**What you have to do:** Repeat exactly the opening lines of the records, ending with the line that contains "set_output_delay 0.28 -clock".

**Information given:**
• • • • • • •
[config.mk]
export PLATFORM = sky130hd
export DESIGN_NAME = serial_sub
export DESIGN_NICKNAME = d
export VERILOG_FILES = /design/src/rtl/serial_sub.sv
export SDC_FILE = /design/constraint.sdc
export NUM_CORES = 1
export LEC_CHECK = 0
export CAP_MARGIN = 20
export CORE_AREA = 4 4 69 71
export DETAILED_ROUTE_END_ITERATION = 10
export DIE_AREA = 0 0 73 75
export PLACE_DENSITY = 0.75
export SKIP_CTS_REPAIR_TIMING = 1
export SYNTH_ARGS = -nofsm -noshare
export SYNTH_HDL_FRONTEND = slang
export SYNTH_SLANG_ARGS = --single-unit
export TNS_END_PERCENT = 1
[constraint.sdc]
create_clock -name clk -period 1.4 [get_ports clk]
set_input_delay 0.28 -clock clk [delete_from_list [all_inputs] [get_ports clk]]
set_output_delay 0.28 -clock clk [all_outputs]
set_load 0.1 [all_outputs]
[src/rtl/serial_sub.sv]
// serial_sub: digit-serial WIDTH-bit subtractor, d = x - y - bin.
// Processes DIGIT bits per clock, LSB first. The borrow between digits is held
// in a register. A new operation is accepted on start in IDLE or DONE.
// d/br/ovf are registered and hold their value until the next completion.
//
// Parameters:
//   WIDTH  operand/result width (>= 2)
//   DIGIT  bits per cycle (must divide WIDTH; DIGIT == WIDTH is single-cycle)
// Ports:
//   clk    rising-edge clock
//   rst_n  asynchronous active-low reset
//   start  request, sampled in IDLE or DONE together with x, y, bin
//   x, y   minuend / subtrahend
//   bin    borrow-in
//   busy   high while the operation is running
//   done   one-cycle completion pulse (d/br/ovf valid from this cycle)
//   d      difference
//   br     borrow out of the MSB
//   ovf    two's-complement overflow
module serial_sub #(
    parameter int WIDTH = 8,
    parameter int DIGIT = 1
) (
    input  logic             clk,
    input  logic             rst_n,
    input  logic             start,
    input  logic [WIDTH-1:0] x,
    input  logic [WIDTH-1:0] y,
    input  logic             bin,
    output logic             busy,
    output logic             done,
    output logic [WIDTH-1:0] d,
    output logic             br,
    output logic             ovf
);

    localparam int NDIG = WIDTH / DIGIT;
    localparam int CW   = (NDIG > 1) ? $clog2(NDIG) : 1;

    typedef enum logic [1:0] {
        IDLE,
        RUN,
        DONE
    } state_t;

    state_t state, state_next;

    logic [WIDTH-1:0] xs, ys, rs, rs_next, dig_ext;
    logic             b;
    logic [CW-1:0]    cnt;
    logic [DIGIT-1:0] dig;
    logic             b_out;
    logic             b_msb_in;
    logic             bt;
    logic             last;
    logic             accept;

    assign last   = (cnt == CW'(NDIG - 1));
    assign accept = start && (state == IDLE || state == DONE);
    assign busy   = (state == RUN);
    assign done   = (state == DONE);

    // Ripple of DIGIT full-subtractor cells over the low bits of the operand
    // shift registers. b_msb_in keeps the borrow entering the top cell of the
    // digit, which on the final digit is the borrow into the MSB.
    always_comb begin
        dig      = '0;
        bt       = b;
        b_msb_in = b;
        for (int unsigned i = 0; i < DIGIT; i++) begin
            b_msb_in = bt;
            dig[i]   = xs[i] ^ ys[i] ^ bt;
            bt       = (~xs[i] & ys[i]) | (~(xs[i] ^ ys[i]) & bt);
        end
        b_out   = bt;
        dig_ext = WIDTH'(dig);
        // New digit enters at the MSB end; after NDIG shifts the LSB digit
        // has reached bit 0.
        rs_next = (rs >> DIGIT) | (dig_ext << (WIDTH - DIGIT));
    end

    always_ff @(posedge clk or negedge rst_n) begin
        if (!rst_n) begin
            state <= IDLE;
        end else begin
            state <= state_next;
        end
    end

    always_comb begin
        state_next = state;
        case (state)
            IDLE:    if (start) state_next = RUN;
            RUN:     if (last) state_next = DONE;
            DONE:    state_next = start ? RUN : IDLE;
            default: state_next = IDLE;
        endcase
    end

    always_ff @(posedge clk or negedge rst_n) begin
        if (!rst_n) begin
            xs  <= '0;
            ys  <= '0;
            rs  <= '0;
            b   <= 1'b0;
            cnt <= '0;
            d   <= '0;
            br  <= 1'b0;
            ovf <= 1'b0;
        end else if (accept) begin
            xs  <= x;
            ys  <= y;
            b   <= bin;
            cnt <= '0;
        end else if (state == RUN) begin
            xs  <= xs >> DIGIT;
            ys  <= ys >> DIGIT;
            rs  <= rs_next;
            b   <= b_out;
            cnt <= cnt + CW'(1);
            if (last) begin
                d   <= rs_next;
                br  <= b_out;
                ovf <= b_msb_in ^ b_out;
            end
        end
    end

endmodule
• • • • • • •
**Answer space:**
[config.mk]
export PLATFORM = sky130hd
export DESIGN_NAME = serial_sub
export DESIGN_NICKNAME = d
export VERILOG_FILES = /design/src/rtl/serial_sub.sv
export SDC_FILE = /design/constraint.sdc
export NUM_CORES = 1
export LEC_CHECK = 0
export CAP_MARGIN = 20
export CORE_AREA = 4 4 69 71
export DETAILED_ROUTE_END_ITERATION = 10
export DIE_AREA = 0 0 73 75
export PLACE_DENSITY = 0.75
export SKIP_CTS_REPAIR_TIMING = 1
export SYNTH_ARGS = -nofsm -noshare
export SYNTH_HDL_FRONTEND = slang
export SYNTH_SLANG_ARGS = --single-unit
export TNS_END_PERCENT = 1
[constraint.sdc]
create_clock -name clk -period 1.4 [get_ports clk]
set_input_delay 0.28 -clock clk [delete_from_list [all_inputs] [get_ports clk]]
set_output_delay 0.28 -clock clk [all_outputs]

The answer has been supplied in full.